Instructions for the task
Of the material below, only the lines from the line containing "back[12]$_DFFE_PP0P_ | 4.32 | 5 |" down to the line containing "back[0]$_DFFE_PP0P_ | 1.95 | 1 |" belong in the answer, written out exactly.

Records provided
--- src/rtl/score_seg_scan.sv ---
// Score display stage: binary score -> BCD via a sequential double-dabble engine,
// then time-multiplexed onto a four-digit common-anode 7-segment display.
module score_seg_scan #(
    parameter int SCAN_DIV = 100000,
    parameter int BLANK_LZ = 1
) (
    input  logic        clk,
    input  logic        clr,
    input  logic [13:0] score,
    input  logic        score_valid,
    output logic        busy,
    output logic [6:0]  seg,
    output logic        dp,
    output logic [3:0]  AN
);

    localparam int CW = (SCAN_DIV > 1) ? $clog2(SCAN_DIV) : 1;
    localparam logic [CW-1:0] CNT_LAST = CW'(SCAN_DIV - 1);
    localparam logic [CW-1:0] CNT_ZERO = CW'(0);
    localparam logic [CW-1:0] CNT_ONE  = CW'(1);

    localparam logic [1:0] ST_IDLE  = 2'd0;
    localparam logic [1:0] ST_SHIFT = 2'd1;
    localparam logic [1:0] ST_LOAD  = 2'd2;

    localparam logic [13:0] SAT_MAX = 14'd9999;

    function automatic logic [13:0] saturate(input logic [13:0] v);
        return (v > SAT_MAX) ? SAT_MAX : v;
    endfunction

    function automatic logic [15:0] add3(input logic [15:0] b);
        logic [15:0] r;
        r = b;
        for (int i = 0; i < 4; i++) begin
            if (b[4*i +: 4] >= 4'd5) begin
                r[4*i +: 4] = b[4*i +: 4] + 4'd3;
            end else begin
                r[4*i +: 4] = b[4*i +: 4];
            end
        end
        return r;
    endfunction

    function automatic logic [6:0] decode(input logic [3:0] d);
        logic [6:0] s;
        case (d)
            4'd0:    s = 7'b1000000;
            4'd1:    s = 7'b1111001;
            4'd2:    s = 7'b0100100;
            4'd3:    s = 7'b0110000;
            4'd4:    s = 7'b0011001;
            4'd5:    s = 7'b0010010;
            4'd6:    s = 7'b0000010;
            4'd7:    s = 7'b1111000;
            4'd8:    s = 7'b0000000;
            4'd9:    s = 7'b0010000;
            default: s = 7'b1111111;
        endcase
        return s;
    endfunction

    logic [1:0]    state_r;
    logic [13:0]   sh_r;
    logic [15:0]   work_r;
    logic [3:0]    step_r;
    logic          busy_r;
    logic [15:0]   disp_r;
    logic          pend_r;
    logic [13:0]   pend_val_r;
    logic [CW-1:0] cnt_r;
    logic [1:0]    idx_r;
    logic [6:0]    seg_r;
    logic [3:0]    an_r;
    logic          dp_r;

    logic          start_s;
    logic [13:0]   start_val_s;
    logic [13:0]   sat_s;
    logic [15:0]   adj_s;
    logic [3:0]    digit_s;
    logic          lead_zero_s;
    logic          blank_s;
    logic [3:0]    an_sel_s;

    // Conversion start selection: a fresh strobe overrides an older pending score
    always_comb begin
        sat_s       = saturate(score);
        adj_s       = add3(work_r);
        start_s     = 1'b0;
        start_val_s = 14'd0;
        if (state_r == ST_IDLE) begin
            start_s     = score_valid | pend_r;
            start_val_s = score_valid ? sat_s : pend_val_r;
        end else begin
            start_s     = 1'b0;
            start_val_s = 14'd0;
        end
    end

    // Double-dabble FSM; display register only changes in LOAD so no torn value is shown
    always_ff @(posedge clk) begin
        if (!clr) begin
            state_r <= ST_IDLE;
            sh_r    <= 14'd0;
            work_r  <= 16'd0;
            step_r  <= 4'd0;
            busy_r  <= 1'b0;
            disp_r  <= 16'd0;
        end else begin
            case (state_r)
                ST_IDLE: begin
                    if (start_s) begin
                        sh_r    <= start_val_s;
                        work_r  <= 16'd0;
                        step_r  <= 4'd0;
                        busy_r  <= 1'b1;
                        state_r <= ST_SHIFT;
                    end else begin
                        state_r <= ST_IDLE;
                    end
                end
                ST_SHIFT: begin
                    work_r <= {adj_s[14:0], sh_r[13]};
                    sh_r   <= {sh_r[12:0], 1'b0};
                    step_r <= step_r + 4'd1;
                    if (step_r == 4'd13) begin
                        state_r <= ST_LOAD;
                    end else begin
                        state_r <= ST_SHIFT;
                    end
                end
                ST_LOAD: begin
                    disp_r  <= work_r;
                    busy_r  <= 1'b0;
                    state_r <= ST_IDLE;
                end
                default: begin
                    busy_r  <= 1'b0;
                    state_r <= ST_IDLE;
                end
            endcase
        end
    end

    // Pending score capture for strobes arriving while a conversion (incl. LOAD) runs
    always_ff @(posedge clk) begin
        if (!clr) begin
            pend_r     <= 1'b0;
            pend_val_r <= 14'd0;
        end else if (score_valid && (state_r != ST_IDLE)) begin
            pend_r     <= 1'b1;
            pend_val_r <= sat_s;
        end else if (start_s) begin
            pend_r     <= 1'b0;
        end else begin
            pend_r     <= pend_r;
        end
    end

    // Free-running scan divider and digit index
    always_ff @(posedge clk) begin
        if (!clr) begin
            cnt_r <= CNT_ZERO;
            idx_r <= 2'd0;
        end else if (cnt_r == CNT_LAST) begin
            cnt_r <= CNT_ZERO;
            idx_r <= idx_r + 2'd1;
        end else begin
            cnt_r <= cnt_r + CNT_ONE;
        end
    end

    // Selected digit, leading-zero detection and anode pattern
    always_comb begin
        digit_s     = 4'd0;
        lead_zero_s = 1'b0;
        an_sel_s    = 4'b1111;
        case (idx_r)
            2'd0: begin
                digit_s     = disp_r[3:0];
                lead_zero_s = 1'b0;
                an_sel_s    = 4'b1110;
            end
            2'd1: begin
                digit_s     = disp_r[7:4];
                lead_zero_s = (disp_r[15:4] == 12'd0);
                an_sel_s    = 4'b1101;
            end
            2'd2: begin
                digit_s     = disp_r[11:8];
                lead_zero_s = (disp_r[15:8] == 8'd0);
                an_sel_s    = 4'b1011;
            end
            2'd3: begin
                digit_s     = disp_r[15:12];
                lead_zero_s = (disp_r[15:12] == 4'd0);
                an_sel_s    = 4'b0111;
            end
            default: begin
                digit_s     = 4'd0;
                lead_zero_s = 1'b0;
                an_sel_s    = 4'b1111;
            end
        endcase
        blank_s = (BLANK_LZ != 0) && lead_zero_s;
    end

    // Registered display drive
    always_ff @(posedge clk) begin
        if (!clr) begin
            seg_r <= 7'b1111111;
            an_r  <= 4'b1111;
            dp_r  <= 1'b1;
        end else if (blank_s) begin
            seg_r <= 7'b1111111;
            an_r  <= 4'b1111;
            dp_r  <= 1'b1;
        end else begin
            seg_r <= decode(digit_s);
            an_r  <= an_sel_s;
            dp_r  <= 1'b1;
        end
    end

    assign busy = busy_r;
    assign seg  = seg_r;
    assign dp   = dp_r;
    assign AN   = an_r;

endmodule

--- config.mk ---
export PLATFORM = sky130hd
export DESIGN_NAME = score_seg_scan
export DESIGN_NICKNAME = d
export VERILOG_FILES = /design/src/rtl/score_seg_scan.sv
export SDC_FILE = /design/constraint.sdc
export NUM_CORES = 1
export LEC_CHECK = 0
export CAP_MARGIN = 15
export CORE_UTILIZATION = 30
export DETAILED_ROUTE_END_ITERATION = 7
export GPL_TIMING_DRIVEN = 0
export PLACE_DENSITY = 0.55
export SLEW_MARGIN = 20
export SYNTH_ARGS = -nofsm -noshare
export SYNTH_HDL_FRONTEND = slang
export SYNTH_SLANG_ARGS = --single-unit
--- constraint.sdc ---
create_clock -name clk -period 2.65 [get_ports clk]
set_input_delay 0.265 -clock clk [delete_from_list [all_inputs] [get_ports clk]]
set_output_delay 0.265 -clock clk [all_outputs]
set_load 0.01 [all_outputs]
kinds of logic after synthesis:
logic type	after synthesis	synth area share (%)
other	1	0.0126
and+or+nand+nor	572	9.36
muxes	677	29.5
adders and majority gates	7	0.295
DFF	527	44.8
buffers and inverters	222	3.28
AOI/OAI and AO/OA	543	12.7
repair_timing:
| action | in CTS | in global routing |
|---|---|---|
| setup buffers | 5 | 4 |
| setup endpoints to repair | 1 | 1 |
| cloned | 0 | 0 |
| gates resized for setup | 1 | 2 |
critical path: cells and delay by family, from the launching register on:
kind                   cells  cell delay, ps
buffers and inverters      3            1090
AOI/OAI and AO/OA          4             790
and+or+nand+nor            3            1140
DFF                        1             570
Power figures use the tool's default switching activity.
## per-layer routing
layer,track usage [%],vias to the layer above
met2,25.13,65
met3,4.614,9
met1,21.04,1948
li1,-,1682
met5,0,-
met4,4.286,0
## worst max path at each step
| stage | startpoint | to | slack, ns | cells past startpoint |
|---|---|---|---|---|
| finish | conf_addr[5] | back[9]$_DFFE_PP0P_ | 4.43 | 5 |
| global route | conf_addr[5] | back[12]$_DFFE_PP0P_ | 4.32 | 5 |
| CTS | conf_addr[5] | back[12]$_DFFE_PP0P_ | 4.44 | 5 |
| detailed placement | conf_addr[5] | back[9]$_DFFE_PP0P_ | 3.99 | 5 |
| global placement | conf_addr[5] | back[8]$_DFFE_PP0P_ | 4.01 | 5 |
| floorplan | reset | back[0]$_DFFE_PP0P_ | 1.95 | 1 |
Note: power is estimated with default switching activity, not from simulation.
## config.mk

```make
export PLATFORM = sky130hd
export DESIGN_NAME = alu_input_sequencer
export DESIGN_NICKNAME = d
export VERILOG_FILES = /design/src/rtl/alu_pkg.sv /design/src/rtl/btn_debounce.sv /design/src/rtl/alu_input_sequencer.sv
export SDC_FILE = /design/constraint.sdc
export NUM_CORES = 1
export LEC_CHECK = 0
export ABC_AREA = 0
export ABC_CLOCK_PERIOD_IN_PS = 1400
export CORE_ASPECT_RATIO = 1.5
export CORE_UTILIZATION = 35
export DETAILED_ROUTE_END_ITERATION = 8
export DONT_BUFFER_PORTS = 1
export GPL_TIMING_DRIVEN = 0
export PLACE_DENSITY = 0.48
export SLEW_MARGIN = 5
export SYNTH_ARGS = -nofsm -noshare
export SYNTH_HDL_FRONTEND = slang
export SYNTH_SLANG_ARGS = --single-unit
export TNS_END_PERCENT = 30
```

## constraint.sdc

```tcl
create_clock -name clk -period 1.4 [get_ports clk]
set_input_delay 0.07 -clock clk [delete_from_list [all_inputs] [get_ports clk]]
set_output_delay 0.07 -clock clk [all_outputs]
set_load 0.02 [all_outputs]
```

Response box
| global route | conf_addr[5] | back[12]$_DFFE_PP0P_ | 4.32 | 5 |
| CTS | conf_addr[5] | back[12]$_DFFE_PP0P_ | 4.44 | 5 |
| detailed placement | conf_addr[5] | back[9]$_DFFE_PP0P_ | 3.99 | 5 |
| global placement | conf_addr[5] | back[8]$_DFFE_PP0P_ | 4.01 | 5 |
| floorplan | reset | back[0]$_DFFE_PP0P_ | 1.95 | 1 |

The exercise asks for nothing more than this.